On Wednesday, May 30, 2012 10:47:20 AM UTC-6, soartech wrote:
On May 30, 12:36*pm, "C-FFKQ (42)" wrote:
On Tuesday, May 29, 2012 4:33:09 PM UTC-4, Frank Whiteley wrote:
http://www.youtube.com/watch?v=aeOKjjaMCP0
Dumb question for today:
At around 2 minutes, there are rectangular fields with green circles... why are the crops planted in circles instead of using the full field?
-John (who's only ever seen crops filling the field area)
In the more arid areas of the US, long sprinkler pipes on wheels very
slowly roll around the field in a huge circle.

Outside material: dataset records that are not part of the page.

==> src/design/ilst_pkg.sv <==
// shared codes, field widths and control structs for the indexed list store
`default_nettype none
package ilst_pkg;

  // fixed field widths of the request and result channels
  localparam int OP_W     = 3;
  localparam int INDEX_W  = 7;
  localparam int VALUE_W  = 32;
  localparam int STATUS_W = 2;
  localparam int COUNT_W  = 7;

  // operation codes
  localparam logic [OP_W-1:0] OP_INSERT = 3'd0;
  localparam logic [OP_W-1:0] OP_REMOVE = 3'd1;
  localparam logic [OP_W-1:0] OP_GET    = 3'd2;
  localparam logic [OP_W-1:0] OP_SET    = 3'd3;
  localparam logic [OP_W-1:0] OP_POP    = 3'd4;
  localparam logic [OP_W-1:0] OP_CLEAR  = 3'd5;

  // status codes
  localparam logic [STATUS_W-1:0] ST_OK    = 2'd0;
  localparam logic [STATUS_W-1:0] ST_RANGE = 2'd1;
  localparam logic [STATUS_W-1:0] ST_FULL  = 2'd2;
  localparam logic [STATUS_W-1:0] ST_EMPTY = 2'd3;

  // commands from controller to datapath
  typedef struct packed {
    logic load;         // latch an accepted request
    logic ptr_init;     // start the shift pointer
    logic read_target;  // read the addressed or last entry
    logic capture;      // keep the read word
    logic shift_rd;     // read the neighbor of the pointer
    logic shift_wr;     // write the neighbor word at the pointer
    logic write_value;  // write the request word at the index
    logic finish;       // commit count and load the result register
  } cmd_t;

  // status from datapath to controller
  typedef struct packed {
    logic [OP_W-1:0] op;
    logic            err;        // request refused
    logic            at_end;     // insert index equals count
    logic            ptr_last;   // pointer sits on the last live entry
    logic            step_done;  // this shift write is the last one
    logic            out_free;   // result register can take a result
  } stat_t;

endpackage
`default_nettype wire

==> src/design/ilst_req_if.sv <==
// request channel: operation, index and word with valid/ready
`default_nettype none
interface ilst_req_if;
  logic                          valid;
  logic                          ready;
  logic [ilst_pkg::OP_W-1:0]     op;
  logic [ilst_pkg::INDEX_W-1:0]  index;
  logic [ilst_pkg::VALUE_W-1:0]  value;

  modport source (output valid, output op, output index, output value, input ready);
  modport sink   (input valid, input op, input index, input value, output ready);
endinterface
`default_nettype wire

==> src/design/ilst_rsp_if.sv <==
// result channel: read word, status and count with valid/ready
`default_nettype none
interface ilst_rsp_if;
  logic                          valid;
  logic                          ready;
  logic [ilst_pkg::VALUE_W-1:0]  read_value;
  logic [ilst_pkg::STATUS_W-1:0] status;
  logic [ilst_pkg::COUNT_W-1:0]  count;

  modport source (output valid, output read_value, output status, output count,
                  input ready);
  modport sink   (input valid, input read_value, input status, input count,
                  output ready);
endinterface
`default_nettype wire

==> src/design/ilst_ram.sv <==
// generic single-write, single-read ram with registered read data
`default_nettype none
module ilst_ram #(
  parameter int WIDTH = 32,
  parameter int DEPTH = 64
) (
  input  wire logic                     clk,
  input  wire logic                     we,
  input  wire logic [$clog2(DEPTH)-1:0] waddr,
  input  wire logic [WIDTH-1:0]         wdata,
  input  wire logic [$clog2(DEPTH)-1:0] raddr,
  output logic      [WIDTH-1:0]         rdata
);

  logic [WIDTH-1:0] mem [DEPTH];

  // write port and registered read port
  always_ff @(posedge clk) begin
    if (we) begin
      mem[waddr] <= wdata;
    end
    rdata <= mem[raddr];
  end

endmodule
`default_nettype wire

==> src/design/ilst_ctrl.sv <==
// controller state machine sequencing checks, reads and entry shifts
`default_nettype none
module ilst_ctrl (
  input  wire logic          clk,
  input  wire logic          rst,
  input  wire logic          req_valid,
  output logic               req_ready,
  input  wire ilst_pkg::stat_t stat,
  output ilst_pkg::cmd_t     cmd
);

  localparam logic [2:0] S_IDLE   = 3'd0;
  localparam logic [2:0] S_CHECK  = 3'd1;
  localparam logic [2:0] S_READ   = 3'd2;
  localparam logic [2:0] S_CAPT   = 3'd3;
  localparam logic [2:0] S_SH_RD  = 3'd4;
  localparam logic [2:0] S_SH_WR  = 3'd5;
  localparam logic [2:0] S_WRITE  = 3'd6;
  localparam logic [2:0] S_FINISH = 3'd7;

  logic [2:0] state;
  logic [2:0] state_next;

  // no request is taken while reset is held
  assign req_ready = !rst && (state == S_IDLE);

  // next state and command decode
  always_comb begin
    state_next = state;
    cmd        = '0;
    case (state)
      S_IDLE: begin
        if (req_valid) begin
          cmd.load   = 1'b1;
          state_next = S_CHECK;
        end
      end
      S_CHECK: begin
        cmd.ptr_init = 1'b1;
        if (stat.err) begin
          state_next = S_FINISH;
        end else begin
          case (stat.op)
            ilst_pkg::OP_INSERT: state_next = stat.at_end ? S_WRITE : S_SH_RD;
            ilst_pkg::OP_REMOVE: state_next = S_READ;
            ilst_pkg::OP_GET:    state_next = S_READ;
            ilst_pkg::OP_POP:    state_next = S_READ;
            ilst_pkg::OP_SET:    state_next = S_WRITE;
            default:             state_next = S_FINISH;
          endcase
        end
      end
      S_READ: begin
        cmd.read_target = 1'b1;
        state_next      = S_CAPT;
      end
      S_CAPT: begin
        cmd.capture = 1'b1;
        if (stat.op == ilst_pkg::OP_REMOVE && !stat.ptr_last) begin
          state_next = S_SH_RD;
        end else begin
          state_next = S_FINISH;
        end
      end
      S_SH_RD: begin
        cmd.shift_rd = 1'b1;
        state_next   = S_SH_WR;
      end
      S_SH_WR: begin
        cmd.shift_wr = 1'b1;
        if (stat.step_done) begin
          state_next = (stat.op == ilst_pkg::OP_INSERT) ? S_WRITE : S_FINISH;
        end else begin
          state_next = S_SH_RD;
        end
      end
      S_WRITE: begin
        cmd.write_value = 1'b1;
        state_next      = S_FINISH;
      end
      S_FINISH: begin
        if (stat.out_free) begin
          cmd.finish = 1'b1;
          state_next = S_IDLE;
        end
      end
      default: begin
        state_next = S_IDLE;
      end
    endcase
  end

  // state register
  always_ff @(posedge clk) begin
    if (rst) begin
      state <= S_IDLE;
    end else begin
      state <= state_next;
    end
  end

endmodule
`default_nettype wire

==> src/design/ilst_dpath.sv <==
// datapath: request registers, count, shift pointer, entry ram and result register
`default_nettype none
module ilst_dpath #(
  parameter int CAPACITY   = 64,
  parameter int WORD_WIDTH = 32
) (
  input  wire logic                             clk,
  input  wire logic                             rst,
  input  wire ilst_pkg::cmd_t                   cmd,
  output ilst_pkg::stat_t                       stat,
  input  wire logic [ilst_pkg::OP_W-1:0]        req_op,
  input  wire logic [ilst_pkg::INDEX_W-1:0]     req_index,
  input  wire logic [ilst_pkg::VALUE_W-1:0]     req_value,
  output logic                                  rsp_valid,
  input  wire logic                             rsp_ready,
  output logic      [ilst_pkg::VALUE_W-1:0]     rsp_read_value,
  output logic      [ilst_pkg::STATUS_W-1:0]    rsp_status,
  output logic      [ilst_pkg::COUNT_W-1:0]     rsp_count
);

  localparam int AW   = $clog2(CAPACITY);
  localparam int CNTW = $clog2(CAPACITY + 1);
  localparam int CMPW = (CNTW > ilst_pkg::INDEX_W) ? CNTW : ilst_pkg::INDEX_W;
  localparam int CW   = (WORD_WIDTH > ilst_pkg::VALUE_W) ? WORD_WIDTH : ilst_pkg::VALUE_W;
  localparam int OCW  = (CNTW > ilst_pkg::COUNT_W) ? CNTW : ilst_pkg::COUNT_W;

  logic [ilst_pkg::OP_W-1:0]     op_q;
  logic [ilst_pkg::INDEX_W-1:0]  index_q;
  logic [WORD_WIDTH-1:0]         value_q;
  logic [CNTW-1:0]               count;
  logic [CNTW-1:0]               ptr;
  logic [WORD_WIDTH-1:0]         rd;

  logic [CW-1:0]                 value_ext;
  logic [CW-1:0]                 rd_ext;
  logic [CMPW-1:0]               idx_c;
  logic [CMPW-1:0]               cnt_c;
  logic [CNTW-1:0]               idx_n;
  logic [CNTW-1:0]               cnt_m1;
  logic [CNTW-1:0]               ptr_inc;
  logic [CNTW-1:0]               ptr_dec;
  logic [OCW-1:0]                count_out;
  logic [CNTW-1:0]               count_new;
  logic                          full;
  logic [ilst_pkg::STATUS_W-1:0] status_c;
  logic                          has_read;

  logic                          ram_we;
  logic [AW-1:0]                 ram_waddr;
  logic [WORD_WIDTH-1:0]         ram_wdata;
  logic [AW-1:0]                 ram_raddr;
  logic [WORD_WIDTH-1:0]         ram_rdata;

  // width adaptation of the request word
  assign value_ext = CW'(req_value);

  // request registers
  always_ff @(posedge clk) begin
    if (cmd.load) begin
      op_q    <= req_op;
      index_q <= req_index;
      value_q <= value_ext[WORD_WIDTH-1:0];
    end
  end

  // compare views of index and count
  assign idx_c   = CMPW'(index_q);
  assign cnt_c   = CMPW'(count);
  assign idx_n   = idx_c[CNTW-1:0];
  assign cnt_m1  = count - CNTW'(1);
  assign ptr_inc = ptr + CNTW'(1);
  assign ptr_dec = ptr - CNTW'(1);
  assign full    = (count == CNTW'(CAPACITY));

  // request checks
  always_comb begin
    status_c = ilst_pkg::ST_OK;
    case (op_q)
      ilst_pkg::OP_INSERT: begin
        if (full) begin
          status_c = ilst_pkg::ST_FULL;
        end else if (idx_c > cnt_c) begin
          status_c = ilst_pkg::ST_RANGE;
        end
      end
      ilst_pkg::OP_REMOVE, ilst_pkg::OP_GET, ilst_pkg::OP_SET: begin
        if (idx_c >= cnt_c) begin
          status_c = ilst_pkg::ST_RANGE;
        end
      end
      ilst_pkg::OP_POP: begin
        if (count == '0) begin
          status_c = ilst_pkg::ST_EMPTY;
        end
      end
      default: begin
        status_c = ilst_pkg::ST_OK;
      end
    endcase
  end

  // status to controller
  always_comb begin
    stat.op        = op_q;
    stat.err       = (status_c != ilst_pkg::ST_OK);
    stat.at_end    = (idx_c == cnt_c);
    stat.ptr_last  = (ptr == cnt_m1);
    stat.step_done = (op_q == ilst_pkg::OP_INSERT) ? (ptr_dec == idx_n) : (ptr_inc == cnt_m1);
    stat.out_free  = !rsp_valid || rsp_ready;
  end

  // shift pointer: insert walks down from count, remove walks up from index
  always_ff @(posedge clk) begin
    if (cmd.ptr_init) begin
      ptr <= (op_q == ilst_pkg::OP_INSERT) ? count : idx_n;
    end else if (cmd.shift_wr) begin
      ptr <= (op_q == ilst_pkg::OP_INSERT) ? ptr_dec : ptr_inc;
    end
  end

  // ram address and data selection
  always_comb begin
    ram_raddr = ptr[AW-1:0];
    if (cmd.read_target) begin
      ram_raddr = (op_q == ilst_pkg::OP_POP) ? cnt_m1[AW-1:0] : idx_c[AW-1:0];
    end else if (cmd.shift_rd) begin
      ram_raddr = (op_q == ilst_pkg::OP_INSERT) ? ptr_dec[AW-1:0] : ptr_inc[AW-1:0];
    end
    ram_we    = cmd.shift_wr || cmd.write_value;
    ram_waddr = cmd.shift_wr ? ptr[AW-1:0] : idx_c[AW-1:0];
    ram_wdata = cmd.shift_wr ? ram_rdata : value_q;
  end

  ilst_ram #(
    .WIDTH (WORD_WIDTH),
    .DEPTH (CAPACITY)
  ) u_ram (
    .clk   (clk),
    .we    (ram_we),
    .waddr (ram_waddr),
    .wdata (ram_wdata),
    .raddr (ram_raddr),
    .rdata (ram_rdata)
  );

  // read word capture
  always_ff @(posedge clk) begin
    if (cmd.capture) begin
      rd <= ram_rdata;
    end
  end

  // count after the operation
  always_comb begin
    count_new = count;
    if (status_c == ilst_pkg::ST_OK) begin
      case (op_q)
        ilst_pkg::OP_INSERT: count_new = count + CNTW'(1);
        ilst_pkg::OP_REMOVE: count_new = cnt_m1;
        ilst_pkg::OP_POP:    count_new = cnt_m1;
        ilst_pkg::OP_CLEAR:  count_new = '0;
        default:             count_new = count;
      endcase
    end
  end

  assign has_read = (status_c == ilst_pkg::ST_OK) &&
                    (op_q == ilst_pkg::OP_REMOVE || op_q == ilst_pkg::OP_GET ||
                     op_q == ilst_pkg::OP_POP);
  assign rd_ext    = CW'(rd);
  assign count_out = OCW'(count_new);

  // live count register
  always_ff @(posedge clk) begin
    if (rst) begin
      count <= '0;
    end else if (cmd.finish) begin
      count <= count_new;
    end
  end

  // result register
  always_ff @(posedge clk) begin
    if (rst) begin
      rsp_valid <= 1'b0;
    end else if (cmd.finish) begin
      rsp_valid <= 1'b1;
    end else if (rsp_ready) begin
      rsp_valid <= 1'b0;
    end
  end

  always_ff @(posedge clk) begin
    if (cmd.finish) begin
      rsp_read_value <= has_read ? rd_ext[ilst_pkg::VALUE_W-1:0] : '0;
      rsp_status     <= status_c;
      rsp_count      <= count_out[ilst_pkg::COUNT_W-1:0];
    end
  end

endmodule
`default_nettype wire

==> src/design/indexed_list_store_top.sv <==
// Indexed list store: an ordered list of words kept in a ram of CAPACITY entries.
// Requests arrive on the request channel (op, index, value) with valid/ready;
// each accepted request yields exactly one result (read_value, status, count)
// on the result channel, in request order.
// The block works on one request at a time. After acceptance every request is
// checked, then goes through these steps before the result register loads:
//   get, pop, remove of the last entry: ram read, capture of the read word
//   set, insert at the end: write of the request word
//   clear, unused op, refused request: none
//   insert: one move per entry to shift, then the write; remove: read, capture,
//   then one move per entry to shift; each move is a ram read followed by a ram write
// Request ready returns high as the result register loads.
// The result register lets a new request enter while a result is still waiting;
// if the receiver stalls, the block finishes that next request and holds in its
// final step until the result register frees, with ready low.
// Reset clears the live count and the result valid and holds request ready low;
// ram contents are not cleared and only words of live entries are ever used.
`default_nettype none
module indexed_list_store_top #(
  parameter int CAPACITY   = 64,
  parameter int WORD_WIDTH = 32
) (
  input  wire logic  clk,
  input  wire logic  rst,
  ilst_req_if.sink   request,
  ilst_rsp_if.source result
);

  ilst_pkg::cmd_t  cmd;
  ilst_pkg::stat_t stat;
  logic            req_ready;

  assign request.ready = req_ready;

  ilst_ctrl u_ctrl (
    .clk       (clk),
    .rst       (rst),
    .req_valid (request.valid),
    .req_ready (req_ready),
    .stat      (stat),
    .cmd       (cmd)
  );

  ilst_dpath #(
    .CAPACITY   (CAPACITY),
    .WORD_WIDTH (WORD_WIDTH)
  ) u_dpath (
    .clk            (clk),
    .rst            (rst),
    .cmd            (cmd),
    .stat           (stat),
    .req_op         (request.op),
    .req_index      (request.index),
    .req_value      (request.value),
    .rsp_valid      (result.valid),
    .rsp_ready      (result.ready),
    .rsp_read_value (result.read_value),
    .rsp_status     (result.status),
    .rsp_count      (result.count)
  );

endmodule
`default_nettype wire

==> src/flat_wrapper.sv <==
// flat-port wrapper written by rule: the top's interface ports become plain ports
module indexed_list_store_top_flat 
#(
  parameter int CAPACITY   = 64,
  parameter int WORD_WIDTH = 32
)
  (clk, rst, request_valid, request_op, request_index, request_value, request_ready, result_valid, result_read_value, result_status, result_count, result_ready);
  ilst_req_if request_i ();
  ilst_rsp_if result_i ();
  input  wire logic clk;
  input  wire logic rst;
  input wire logic [$bits(request_i.valid)-1:0] request_valid;
  input wire logic [$bits(request_i.op)-1:0] request_op;
  input wire logic [$bits(request_i.index)-1:0] request_index;
  input wire logic [$bits(request_i.value)-1:0] request_value;
  output wire logic [$bits(request_i.ready)-1:0] request_ready;
  output wire logic [$bits(result_i.valid)-1:0] result_valid;
  output wire logic [$bits(result_i.read_value)-1:0] result_read_value;
  output wire logic [$bits(result_i.status)-1:0] result_status;
  output wire logic [$bits(result_i.count)-1:0] result_count;
  input wire logic [$bits(result_i.ready)-1:0] result_ready;
  assign request_i.valid = request_valid;
  assign request_i.op = request_op;
  assign request_i.index = request_index;
  assign request_i.value = request_value;
  assign request_ready = request_i.ready;
  assign result_valid = result_i.valid;
  assign result_read_value = result_i.read_value;
  assign result_status = result_i.status;
  assign result_count = result_i.count;
  assign result_i.ready = result_ready;
  indexed_list_store_top #(.CAPACITY(CAPACITY), .WORD_WIDTH(WORD_WIDTH)) u_core (.clk(clk), .rst(rst), .request(request_i), .result(result_i));
endmodule
==> config.mk <==
export PLATFORM = sky130hd
export DESIGN_NAME = indexed_list_store_top_flat
export DESIGN_NICKNAME = d
export VERILOG_FILES = /design/src/design/ilst_pkg.sv /design/src/design/ilst_req_if.sv /design/src/design/ilst_rsp_if.sv /design/src/design/ilst_ram.sv /design/src/design/ilst_ctrl.sv /design/src/design/ilst_dpath.sv /design/src/design/indexed_list_store_top.sv /design/src/flat_wrapper.sv
export SDC_FILE = /design/constraint.sdc
export NUM_CORES = 2
export LEC_CHECK = 0
export BUFFER_PORTS_ARGS = -buffer_cell sky130_fd_sc_hd__buf_2
export CAP_MARGIN = 20
export CORE_ASPECT_RATIO = 1.1
export CORE_MARGIN = 4
export CORE_UTILIZATION = 55
export CTS_CLUSTER_DIAMETER = 30
export DETAILED_ROUTE_END_ITERATION = 8
export PLACE_DENSITY = 0.76
export SLEW_MARGIN = 10
export SYNTH_ARGS = -nofsm -noshare
export SYNTH_HDL_FRONTEND = slang
export SYNTH_SLANG_ARGS = --single-unit
==> constraint.sdc <==
create_clock -name clk -period 6.8 [get_ports clk]
set_input_delay 0.34 -clock clk [delete_from_list [all_inputs] [get_ports clk]]
set_output_delay 0.34 -clock clk [all_outputs]
set_load 0.005 [all_outputs]
Yosys cells after proc, flatten, opt, wreduce, memory -nomap -nowiden
Memory sizes are Yosys's and may differ from the RTL's. A register that Yosys moved wholly into a read port is not among the register bits.
Cells that the tools add are included.
- register bits after elaboration: 133
- memory bits (writable): 2048
- memories kept: 1
- output and inout bits: 43
- add/subtract/negate cells: 4
- mux-type cells: 41
- reductions and logical operators: 21
- eq/ne operators: 19
- $lt $le $gt $ge: 2
- memories (name ; depth ; bits a word ; read ports ; clocked after Yosys merged registers in ; wr ports ; RTL line ; RTL):
    u_core.u_dpath.u_ram.mem ; 64 ; 32 ; 1 ; 1 ; 1 ; ilst_ram.sv:15 ; logic [WIDTH-1:0] mem [DEPTH];
- operators by type and width (cell ; count):
    7-bit 2-to-1 mux ; 5
    32-bit 2-to-1 mux ; 1
    6-bit 2-to-1 mux ; 5
    7-bit == test ; 4
    3-bit case mux with 8 select lines ; 1
    7-bit case mux with 3 select lines ; 1
    3-bit == test (second input constant) ; 6
    1-bit 2-to-1 mux ; 18
    7-bit by 1-bit adder with 7-bit output (second input constant) ; 2
    7-bit by 1-bit subtractor with 7-bit output (second input constant) ; 2
    3-bit by 2-bit == test with 1-bit output (second input constant) ; 4
    2-bit 2-to-1 mux ; 5
    3-bit 2-to-1 mux ; 3
    3-bit case mux with 3 select lines ; 1
    7-bit == test (second input constant) ; 1
    7-bit >= comparator ; 1
    7-bit > comparator ; 1
    7-bit zero test ; 1
    3-bit by 1-bit == test with 1-bit output (second input constant) ; 2
    3-bit zero test ; 2
    2-bit case mux with 3 select lines ; 1
    2-bit nonzero test ; 3
    3-bit OR reduction ; 2
    1-bit logical OR ; 4
    7 further kinds ; 11

Depth between registers and ports, before layout
- depth after elaboration: 7
- gate-level depth with buffers: 14
- mapped depth without buffers: 10

Hierarchy
Synthesis repeated with hierarchy kept, for this count alone.
- cell total of the unflattened synthesis: 3846
- area, all modules: 85174.2 µm²
- by module, submodules not included (module ; seq. area each (µm²) ; instances ; cells an instance ; area each (µm²)):
    ilst_ram ; 62139.6 ; 1 ; 3324 ; 78515.3
    ilst_dpath ; 3823.7 ; 1 ; 482 ; 6356.1
    ilst_ctrl ; 60.1 ; 1 ; 40 ; 302.8

Worst setup path after synthesis
No wires, ideal clock.
- path type: reg2reg
- from: register u_core.u_ctrl.state[2]
- to: register u_core.u_dpath.index_q (netlist bit u_core.u_dpath.idx_c[0]) (enable)
- arrival time: 5229 ps
- slack: 1010 ps
- period minus slack after synthesis: 5790 ps
- stages on the path, launching flop included: 5
- cell sequence: dfxtp_1 > clkbuf_2 > buf_4 > clkbuf_1 > nor4b_1
- RTL lines (element ; RTL line ; RTL):
    from (decl) ; ilst_ctrl.sv:21 ; logic [2:0] state;
    from (signal assigned) ; ilst_ctrl.sv:98 ; state <= state_next;
    to (signal assigned) ; ilst_dpath.sv:61 ; index_q <= req_index;
    to (decl) ; ilst_dpath.sv:28 ; logic [ilst_pkg::INDEX_W-1:0] index_q;

Final worst setup path
- from: register u_core.u_ctrl.state[1]
- to: memory u_core.u_dpath.u_ram.mem[38][11] (enable)
- longest elaborated chain between the ends: 5
- elaborated cells on any way between the ends: 8
- RTL lines (element ; RTL line ; RTL):
    3-bit == test ; ilst_ctrl.sv:31 ; case (state)
    1-bit 2-to-1 mux ; ilst_ctrl.sv:31 ;
    1-bit logical OR ; ilst_dpath.sv:129 ; ram_we = cmd.shift_wr || cmd.write_value;
    1-bit 2-to-1 mux ; ilst_ram.sv:19 ; if (we) begin
    1-bit 2-to-1 mux (implied by the code) ; ilst_ram.sv:20 ; mem[waddr] <= wdata;
    to (decl) ; ilst_ram.sv:15 ;
Parallel ways exist; a longest one is shown, timed or not.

They are anchored at the middle of the circle and the water is pumped
in at that point. I'm not sure,
but I think maybe the water flow drives the wheels through some kind
of turbine and gearbox. I always
wondered about that part.
The wheels are electric and start and stop often to keep it aligned. I was talking with a share cropping farmer recently and he said the electric bill for his center pivot system from REA last year was $6600.
Seemed to me that the current draw from frequent starting was likely half of that cost. I'm told more effective systems are being developed.
Not all systems are on wells as some use river water shares. Last year a share meant you could pump all the water you wanted. This year may be different. For several years farmers only got 35-50% of their share. I always wondered why they irrigated when it was raining, but if that was your day, you took it.
A late dairy farmer, pilot, friend used river shares. He pumped using Ford 427cid engines. He got pretty good at rebuilding them. At times they'd run 24/7 for long periods.